Print, exactly as they appear in the listing below, the lines from the line with "[through the flow]" to the line with "path / start", with both end lines kept.

ENTRIES SUPPLIED:
-=-=-

==> src/rtl/bbm_seq_pkg.sv <==
`timescale 1ns/1ps
package bbm_seq_pkg;

  typedef enum logic [1:0] {
    ST_IDLE = 2'd0,
    ST_LOW  = 2'd1,
    ST_FIN  = 2'd2
  } seq_state_t;

endpackage

==> src/rtl/bbm_rst_sync.sv <==
`timescale 1ns/1ps
module bbm_rst_sync #(
  parameter int STAGES = 2
) (
  input  logic clk,
  input  logic arst_n,
  output logic rst_n_o
);

  logic [STAGES-1:0] sync_q;

  generate
    for (genvar g = 0; g < STAGES; g++) begin : g_stage
      if (g == 0) begin : g_first
        always_ff @(posedge clk or negedge arst_n) begin
          if (!arst_n) sync_q[g] <= 1'b0;
          else         sync_q[g] <= 1'b1;
        end
      end else begin : g_next
        always_ff @(posedge clk or negedge arst_n) begin
          if (!arst_n) sync_q[g] <= 1'b0;
          else         sync_q[g] <= sync_q[g-1];
        end
      end
    end
  endgenerate

  assign rst_n_o = sync_q[STAGES-1];

endmodule

==> src/rtl/bbm_hold_timer.sv <==
`timescale 1ns/1ps
module bbm_hold_timer #(
  parameter int PER_W = 16
) (
  input  logic             clk,
  input  logic             rst_n,
  input  logic             load_i,
  input  logic             run_i,
  input  logic [PER_W-1:0] period_i,
  output logic             expired_o
);

  localparam logic [PER_W-1:0] MIN_HOLD = PER_W'(1);

  logic [PER_W-1:0] half_per;
  logic [PER_W-1:0] load_val;
  logic [PER_W-1:0] cnt_q, cnt_d;
  logic             cnt_en;

  // Half period, never below one cycle, so the clear lands inside the window
  always_comb begin
    half_per = period_i >> 1;
    load_val = (half_per == '0) ? MIN_HOLD : half_per;
  end

  always_comb begin
    cnt_en = 1'b0;
    cnt_d  = cnt_q;
    if (load_i) begin
      cnt_en = 1'b1;
      cnt_d  = load_val;
    end else if (run_i && (cnt_q != '0)) begin
      cnt_en = 1'b1;
      cnt_d  = cnt_q - MIN_HOLD;
    end
  end

  always_ff @(posedge clk or negedge rst_n) begin
    if (!rst_n)      cnt_q <= '0;
    else if (cnt_en) cnt_q <= cnt_d;
  end

  assign expired_o = (cnt_q == '0);

endmodule

==> src/rtl/bbm_ctrl_fsm.sv <==
`timescale 1ns/1ps
module bbm_ctrl_fsm
  import bbm_seq_pkg::*;
(
  input  logic clk,
  input  logic rst_n,
  input  logic start_i,
  input  logic hold_expired_i,
  output logic load_o,
  output logic run_o,
  output logic clr_o,
  output logic pull_o,
  output logic busy_o,
  output logic done_o
);

  seq_state_t state_q, state_d;
  logic       first_q, first_d;

  always_comb begin
    state_d = state_q;
    first_d = 1'b0;
    load_o  = 1'b0;
    unique case (state_q)
      ST_IDLE: begin
        if (start_i) begin
          state_d = ST_LOW;
          first_d = 1'b1;
          load_o  = 1'b1;
        end
      end
      ST_LOW: begin
        if (!first_q && hold_expired_i) state_d = ST_FIN;
      end
      ST_FIN:  state_d = ST_IDLE;
      default: state_d = ST_IDLE;
    endcase
  end

  always_ff @(posedge clk or negedge rst_n) begin
    if (!rst_n) begin
      state_q <= ST_IDLE;
      first_q <= 1'b0;
    end else begin
      state_q <= state_d;
      first_q <= first_d;
    end
  end

  assign run_o  = (state_q == ST_LOW);
  assign clr_o  = (state_q == ST_LOW) && first_q;
  assign pull_o = (state_q == ST_LOW);
  assign busy_o = (state_q != ST_IDLE);
  assign done_o = (state_q == ST_FIN);

endmodule

==> src/rtl/bbm_ring_cmd_reg.sv <==
`timescale 1ns/1ps
module bbm_ring_cmd_reg (
  input  logic clk,
  input  logic rst_n,
  input  logic set_i,
  input  logic clr_i,
  output logic cmd_o
);

  logic cmd_q, cmd_d, cmd_en;

  // Clear has priority over set
  always_comb begin
    cmd_en = set_i | clr_i;
    cmd_d  = clr_i ? 1'b0 : 1'b1;
  end

  always_ff @(posedge clk or negedge rst_n) begin
    if (!rst_n)      cmd_q <= 1'b0;
    else if (cmd_en) cmd_q <= cmd_d;
  end

  assign cmd_o = cmd_q;

endmodule

==> src/rtl/bbm_rtt_seq.sv <==
`timescale 1ns/1ps
module bbm_rtt_seq #(
  parameter int PER_W       = 16,
  parameter int SYNC_STAGES = 2
) (
  input  logic             clk,
  input  logic             arst_n,
  input  logic             start_i,
  input  logic             ring_set_i,
  input  logic [PER_W-1:0] ring_period_i,
  output logic             shdn_pull_o,
  output logic             ring_cmd_o,
  output logic             busy_o,
  output logic             done_o
);

  logic rst_n_s;
  logic tmr_load, tmr_run, tmr_expired;
  logic cmd_clr, cmd_set;
  logic busy_w;

  bbm_rst_sync #(.STAGES(SYNC_STAGES)) u_rst (
    .clk     (clk),
    .arst_n  (arst_n),
    .rst_n_o (rst_n_s)
  );

  bbm_hold_timer #(.PER_W(PER_W)) u_tmr (
    .clk       (clk),
    .rst_n     (rst_n_s),
    .load_i    (tmr_load),
    .run_i     (tmr_run),
    .period_i  (ring_period_i),
    .expired_o (tmr_expired)
  );

  bbm_ctrl_fsm u_fsm (
    .clk            (clk),
    .rst_n          (rst_n_s),
    .start_i        (start_i),
    .hold_expired_i (tmr_expired),
    .load_o         (tmr_load),
    .run_o          (tmr_run),
    .clr_o          (cmd_clr),
    .pull_o         (shdn_pull_o),
    .busy_o         (busy_w),
    .done_o         (done_o)
  );

  // Set accepted only when idle and no start competes for the same cycle
  assign cmd_set = ring_set_i & ~busy_w & ~start_i;

  bbm_ring_cmd_reg u_cmd (
    .clk   (clk),
    .rst_n (rst_n_s),
    .set_i (cmd_set),
    .clr_i (cmd_clr),
    .cmd_o (ring_cmd_o)
  );

  assign busy_o = busy_w;

endmodule
### src/rtl/cmt_rmap_wr.sv
module cmt_rmap_wr #(
  parameter int NDEST  = 2,
  parameter int AREG_W = 5,
  parameter int PREG_W = 6
) (
  input  logic                     fire,
  input  logic [NDEST-1:0]         dst_vld,
  input  logic [NDEST*AREG_W-1:0]  dst_arch,
  input  logic [NDEST*PREG_W-1:0]  dst_phys,
  output logic [NDEST-1:0]         we,
  output logic [NDEST*AREG_W-1:0]  arch,
  output logic [NDEST*PREG_W-1:0]  phys
);
  for (genvar i = 0; i < NDEST; i++) begin : g_lane
    assign we[i] = fire & dst_vld[i];
    assign arch[i*AREG_W +: AREG_W] = we[i] ? dst_arch[i*AREG_W +: AREG_W] : '0;
    assign phys[i*PREG_W +: PREG_W] = we[i] ? dst_phys[i*PREG_W +: PREG_W] : '0;
  end
endmodule
===== src/rtl/cla_pkg.sv =====
package cla_pkg;

  typedef enum logic [0:0] {
    TREE_FULL         = 1'b0,
    TREE_BLOCK_RIPPLE = 1'b1
  } tree_mode_e;

  // groups left after folding n groups by radix r, lvl times
  function automatic int group_count(input int n, input int r, input int lvl);
    int c;
    c = n;
    for (int i = 0; i < lvl; i++) c = (c + r - 1) / r;
    return c;
  endfunction

  // levels of cells needed until a single group remains (at least one)
  function automatic int level_count(input int n, input int r);
    int c;
    int l;
    c = n;
    l = 0;
    while (c > 1) begin
      c = (c + r - 1) / r;
      l++;
    end
    if (l == 0) l = 1;
    return l;
  endfunction

endpackage


===== src/rtl/cla_cell.sv =====
module cla_cell #(
  parameter int RADIX = 4
) (
  input  logic [RADIX-1:0] g_n,
  input  logic [RADIX-1:0] p_n,
  input  logic             c_in,
  output logic [RADIX-2:0] carry,
  output logic             grp_g_n,
  output logic             grp_p_n
);

  logic [RADIX-1:0] gen;
  logic [RADIX-1:0] prop;

  assign gen  = ~g_n;
  assign prop = ~p_n;

  // OR over j<top of gen[j] AND every prop above j and below top
  function automatic logic span_gen(input logic [RADIX-1:0] g,
                                    input logic [RADIX-1:0] p,
                                    input int top);
    logic acc;
    logic term;
    acc = 1'b0;
    for (int j = 0; j < RADIX; j++) begin
      if (j < top) begin
        term = g[j];
        for (int m = 0; m < RADIX; m++) begin
          if (m > j && m < top) term = term & p[m];
        end
        acc = acc | term;
      end
    end
    return acc;
  endfunction

  // AND of prop[0 .. top-1]
  function automatic logic span_prop(input logic [RADIX-1:0] p, input int top);
    logic acc;
    acc = 1'b1;
    for (int m = 0; m < RADIX; m++) begin
      if (m < top) acc = acc & p[m];
    end
    return acc;
  endfunction

  always_comb begin
    for (int k = 1; k < RADIX; k++) begin
      carry[k-1] = span_gen(gen, prop, k) | (span_prop(prop, k) & c_in);
    end
    grp_g_n = ~span_gen(gen, prop, RADIX);
    grp_p_n = ~span_prop(prop, RADIX);
  end

endmodule


===== src/rtl/cla_slice.sv =====
module cla_slice #(
  parameter int BITS = 4
) (
  input  logic [BITS-1:0] a,
  input  logic [BITS-1:0] b,
  input  logic            c_in,
  output logic [BITS-1:0] sum,
  output logic            g_n,
  output logic            p_n
);

  logic [BITS-1:0] bit_gen;
  logic [BITS-1:0] bit_prop;
  logic [BITS-2:0] inner_c;
  logic [BITS-1:0] bit_c;

  assign bit_gen  = a & b;
  assign bit_prop = a ^ b;

  cla_cell #(.RADIX(BITS)) i_bit_cell (
    .g_n     (~bit_gen),
    .p_n     (~bit_prop),
    .c_in    (c_in),
    .carry   (inner_c),
    .grp_g_n (g_n),
    .grp_p_n (p_n)
  );

  assign bit_c = {inner_c, c_in};
  assign sum   = bit_prop ^ bit_c;

endmodule


===== src/rtl/cla_adder.sv =====
module cla_adder #(
  parameter int                  WIDTH      = 64,
  parameter int                  SLICE_BITS = 4,
  parameter int                  RADIX      = 4,
  parameter cla_pkg::tree_mode_e MODE       = cla_pkg::TREE_FULL
) (
  input  logic [WIDTH-1:0] a,
  input  logic [WIDTH-1:0] b,
  input  logic             cin,
  output logic [WIDTH-1:0] sum,
  output logic             cout,
  output logic             grp_gen_n,
  output logic             grp_prop_n
);

  localparam int NSLICE = WIDTH / SLICE_BITS;

  logic [NSLICE-1:0] sl_g_n;
  logic [NSLICE-1:0] sl_p_n;
  logic [NSLICE-1:0] sl_c;

  for (genvar s = 0; s < NSLICE; s++) begin : g_slice
    cla_slice #(.BITS(SLICE_BITS)) i_slice (
      .a    (a[s*SLICE_BITS +: SLICE_BITS]),
      .b    (b[s*SLICE_BITS +: SLICE_BITS]),
      .c_in (sl_c[s]),
      .sum  (sum[s*SLICE_BITS +: SLICE_BITS]),
      .g_n  (sl_g_n[s]),
      .p_n  (sl_p_n[s])
    );
  end

  if (MODE == cla_pkg::TREE_FULL) begin : g_full
    localparam int NLVL = cla_pkg::level_count(NSLICE, RADIX);

    // level 0 holds slice groups, level NLVL the single word group
    logic [NLVL:0][NSLICE-1:0] tg_n;
    logic [NLVL:0][NSLICE-1:0] tp_n;
    logic [NLVL:0][NSLICE-1:0] tc;

    assign tg_n[0] = sl_g_n;
    assign tp_n[0] = sl_p_n;
    assign sl_c    = tc[0];
    assign tc[NLVL][0] = cin;

    for (genvar l = 0; l < NLVL; l++) begin : g_lvl
      localparam int IN_CNT  = cla_pkg::group_count(NSLICE, RADIX, l);
      localparam int OUT_CNT = cla_pkg::group_count(NSLICE, RADIX, l + 1);
      for (genvar k = 0; k < NSLICE; k++) begin : g_node
        if (k < OUT_CNT) begin : g_used
          logic [RADIX-1:0] cg_n;
          logic [RADIX-1:0] cp_n;
          logic [RADIX-2:0] cc;
          logic             og_n;
          logic             op_n;
          for (genvar j = 0; j < RADIX; j++) begin : g_in
            localparam int IDX = k * RADIX + j;
            if (IDX < IN_CNT) begin : g_real
              assign cg_n[j] = tg_n[l][IDX];
              assign cp_n[j] = tp_n[l][IDX];
              if (j == 0) begin : g_first
                assign tc[l][IDX] = tc[l+1][k];
              end else begin : g_inner
                assign tc[l][IDX] = cc[j-1];
              end
            end else begin : g_pad
              // absent group: never generates, never blocks
              assign cg_n[j] = 1'b1;
              assign cp_n[j] = 1'b0;
            end
          end
          cla_cell #(.RADIX(RADIX)) i_cell (
            .g_n     (cg_n),
            .p_n     (cp_n),
            .c_in    (tc[l+1][k]),
            .carry   (cc),
            .grp_g_n (og_n),
            .grp_p_n (op_n)
          );
          assign tg_n[l+1][k] = og_n;
          assign tp_n[l+1][k] = op_n;
        end else begin : g_unused
          assign tg_n[l+1][k] = 1'b1;
          assign tp_n[l+1][k] = 1'b0;
          assign tc[l+1][k]   = 1'b0;
        end
      end
    end

    assign grp_gen_n  = tg_n[NLVL][0];
    assign grp_prop_n = tp_n[NLVL][0];
    assign cout       = ~tg_n[NLVL][0] | (~tp_n[NLVL][0] & cin);

  end else begin : g_ripple
    localparam int NBLK = (NSLICE + RADIX - 1) / RADIX;

    logic [NBLK:0] blk_c;
    logic [NBLK:0] gen_acc;
    logic [NBLK:0] prop_acc;

    assign blk_c[0]    = cin;
    assign gen_acc[0]  = 1'b0;
    assign prop_acc[0] = 1'b1;

    for (genvar k = 0; k < NBLK; k++) begin : g_blk
      logic [RADIX-1:0] cg_n;
      logic [RADIX-1:0] cp_n;
      logic [RADIX-2:0] cc;
      logic             bg_n;
      logic             bp_n;
      for (genvar j = 0; j < RADIX; j++) begin : g_in
        localparam int IDX = k * RADIX + j;
        if (IDX < NSLICE) begin : g_real
          assign cg_n[j] = sl_g_n[IDX];
          assign cp_n[j] = sl_p_n[IDX];
          if (j == 0) begin : g_first
            assign sl_c[IDX] = blk_c[k];
          end else begin : g_inner
            assign sl_c[IDX] = cc[j-1];
          end
        end else begin : g_pad
          assign cg_n[j] = 1'b1;
          assign cp_n[j] = 1'b0;
        end
      end
      cla_cell #(.RADIX(RADIX)) i_cell (
        .g_n     (cg_n),
        .p_n     (cp_n),
        .c_in    (blk_c[k]),
        .carry   (cc),
        .grp_g_n (bg_n),
        .grp_p_n (bp_n)
      );
      // carry into the next block is formed outside the cell
      assign blk_c[k+1]    = ~bg_n | (~bp_n & blk_c[k]);
      assign gen_acc[k+1]  = ~bg_n | (~bp_n & gen_acc[k]);
      assign prop_acc[k+1] = prop_acc[k] & ~bp_n;
    end

    assign cout       = blk_c[NBLK];
    assign grp_gen_n  = ~gen_acc[NBLK];
    assign grp_prop_n = ~prop_acc[NBLK];
  end

endmodule
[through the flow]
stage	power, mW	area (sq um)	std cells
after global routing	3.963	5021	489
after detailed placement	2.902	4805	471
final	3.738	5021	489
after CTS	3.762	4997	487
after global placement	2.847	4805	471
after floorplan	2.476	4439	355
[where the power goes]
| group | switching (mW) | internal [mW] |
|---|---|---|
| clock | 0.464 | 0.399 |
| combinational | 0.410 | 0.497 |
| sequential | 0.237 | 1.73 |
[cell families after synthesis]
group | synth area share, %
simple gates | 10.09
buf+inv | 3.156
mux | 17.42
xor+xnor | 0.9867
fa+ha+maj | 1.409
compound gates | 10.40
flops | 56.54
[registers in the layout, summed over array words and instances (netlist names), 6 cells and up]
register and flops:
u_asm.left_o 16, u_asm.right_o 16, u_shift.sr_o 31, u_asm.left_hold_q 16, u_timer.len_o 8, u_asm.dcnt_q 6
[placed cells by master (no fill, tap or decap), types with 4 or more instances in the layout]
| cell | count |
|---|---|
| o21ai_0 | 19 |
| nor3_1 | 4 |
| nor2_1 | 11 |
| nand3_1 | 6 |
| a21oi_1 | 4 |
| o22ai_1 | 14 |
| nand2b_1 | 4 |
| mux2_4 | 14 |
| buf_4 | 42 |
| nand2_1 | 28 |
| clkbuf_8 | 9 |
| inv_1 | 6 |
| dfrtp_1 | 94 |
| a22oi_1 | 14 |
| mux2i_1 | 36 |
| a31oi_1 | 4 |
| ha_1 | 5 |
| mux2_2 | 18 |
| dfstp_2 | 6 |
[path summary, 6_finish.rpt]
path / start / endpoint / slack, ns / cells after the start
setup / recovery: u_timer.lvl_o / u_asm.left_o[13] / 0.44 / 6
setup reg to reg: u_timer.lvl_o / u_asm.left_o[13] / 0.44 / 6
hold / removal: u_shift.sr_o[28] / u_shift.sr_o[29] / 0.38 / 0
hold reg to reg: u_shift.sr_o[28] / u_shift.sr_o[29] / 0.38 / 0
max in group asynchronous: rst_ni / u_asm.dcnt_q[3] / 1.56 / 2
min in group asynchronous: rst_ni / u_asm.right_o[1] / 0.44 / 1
### src/rtl/swallow_div_ctrl.sv
module swallow_div_ctrl #(
  parameter int unsigned A_W = swc_pkg::PRESCALE_BASE_LOG2,
  parameter int unsigned M_W = 11,
  parameter int unsigned R_W = 10,
  localparam int unsigned D_W = A_W + M_W
) (
  input  logic           clk,
  input  logic           rst_n,
  input  logic           strobe,
  input  logic           word_sel,
  input  logic [D_W-1:0] prog_data,
  input  logic           pre_tick,
  input  logic           ref_tick,
  output logic           mod_sel,
  output logic           rf_pulse,
  output logic           ref_pulse
);
  logic [A_W-1:0] a_q, a_eff, a_cnt;
  logic [M_W-1:0] m_q, m_eff, m_cnt;
  logic [R_W-1:0] r_q, r_eff;

  swc_prog_regs #(.A_W(A_W), .M_W(M_W), .R_W(R_W)) u_regs (
    .clk(clk), .rst_n(rst_n), .strobe(strobe), .word_sel(word_sel),
    .data(prog_data), .a_q(a_q), .m_q(m_q), .r_q(r_q),
    .a_eff(a_eff), .m_eff(m_eff), .r_eff(r_eff)
  );

  swc_am_counter #(.A_W(A_W), .M_W(M_W)) u_am (
    .clk(clk), .rst_n(rst_n), .hold(strobe), .tick(pre_tick),
    .a_eff(a_eff), .m_eff(m_eff), .a_cnt(a_cnt), .m_cnt(m_cnt),
    .mod_sel(mod_sel), .pulse(rf_pulse)
  );

  swc_ref_div #(.R_W(R_W)) u_ref (
    .clk(clk), .rst_n(rst_n), .hold(strobe), .tick(ref_tick),
    .r_eff(r_eff), .r_q(r_q), .pulse(ref_pulse)
  );

  AST_NO_PULSE_IN_HOLD: assert property (@(posedge clk) disable iff (!rst_n)
    strobe |=> !rf_pulse && !ref_pulse);
  AST_RELOAD_ON_PULSE: assert property (@(posedge clk) disable iff (!rst_n)
    rf_pulse |-> (a_cnt == a_q) &&
                 (m_cnt == ((m_q == '0) ? '0 : M_W'(m_q - 1'b1))));
  AST_M_ZERO_IS_ONE: assert property (@(posedge clk) disable iff (!rst_n)
    (!strobe && pre_tick && (m_q == '0)) |=> rf_pulse);
endmodule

-=-=-

WRITTEN ANSWER:
[through the flow]
stage	power, mW	area (sq um)	std cells
after global routing	3.963	5021	489
after detailed placement	2.902	4805	471
final	3.738	5021	489
after CTS	3.762	4997	487
after global placement	2.847	4805	471
after floorplan	2.476	4439	355
[where the power goes]
| group | switching (mW) | internal [mW] |
|---|---|---|
| clock | 0.464 | 0.399 |
| combinational | 0.410 | 0.497 |
| sequential | 0.237 | 1.73 |
[cell families after synthesis]
group | synth area share, %
simple gates | 10.09
buf+inv | 3.156
mux | 17.42
xor+xnor | 0.9867
fa+ha+maj | 1.409
compound gates | 10.40
flops | 56.54
[registers in the layout, summed over array words and instances (netlist names), 6 cells and up]
register and flops:
u_asm.left_o 16, u_asm.right_o 16, u_shift.sr_o 31, u_asm.left_hold_q 16, u_timer.len_o 8, u_asm.dcnt_q 6
[placed cells by master (no fill, tap or decap), types with 4 or more instances in the layout]
| cell | count |
|---|---|
| o21ai_0 | 19 |
| nor3_1 | 4 |
| nor2_1 | 11 |
| nand3_1 | 6 |
| a21oi_1 | 4 |
| o22ai_1 | 14 |
| nand2b_1 | 4 |
| mux2_4 | 14 |
| buf_4 | 42 |
| nand2_1 | 28 |
| clkbuf_8 | 9 |
| inv_1 | 6 |
| dfrtp_1 | 94 |
| a22oi_1 | 14 |
| mux2i_1 | 36 |
| a31oi_1 | 4 |
| ha_1 | 5 |
| mux2_2 | 18 |
| dfstp_2 | 6 |
[path summary, 6_finish.rpt]
path / start / endpoint / slack, ns / cells after the start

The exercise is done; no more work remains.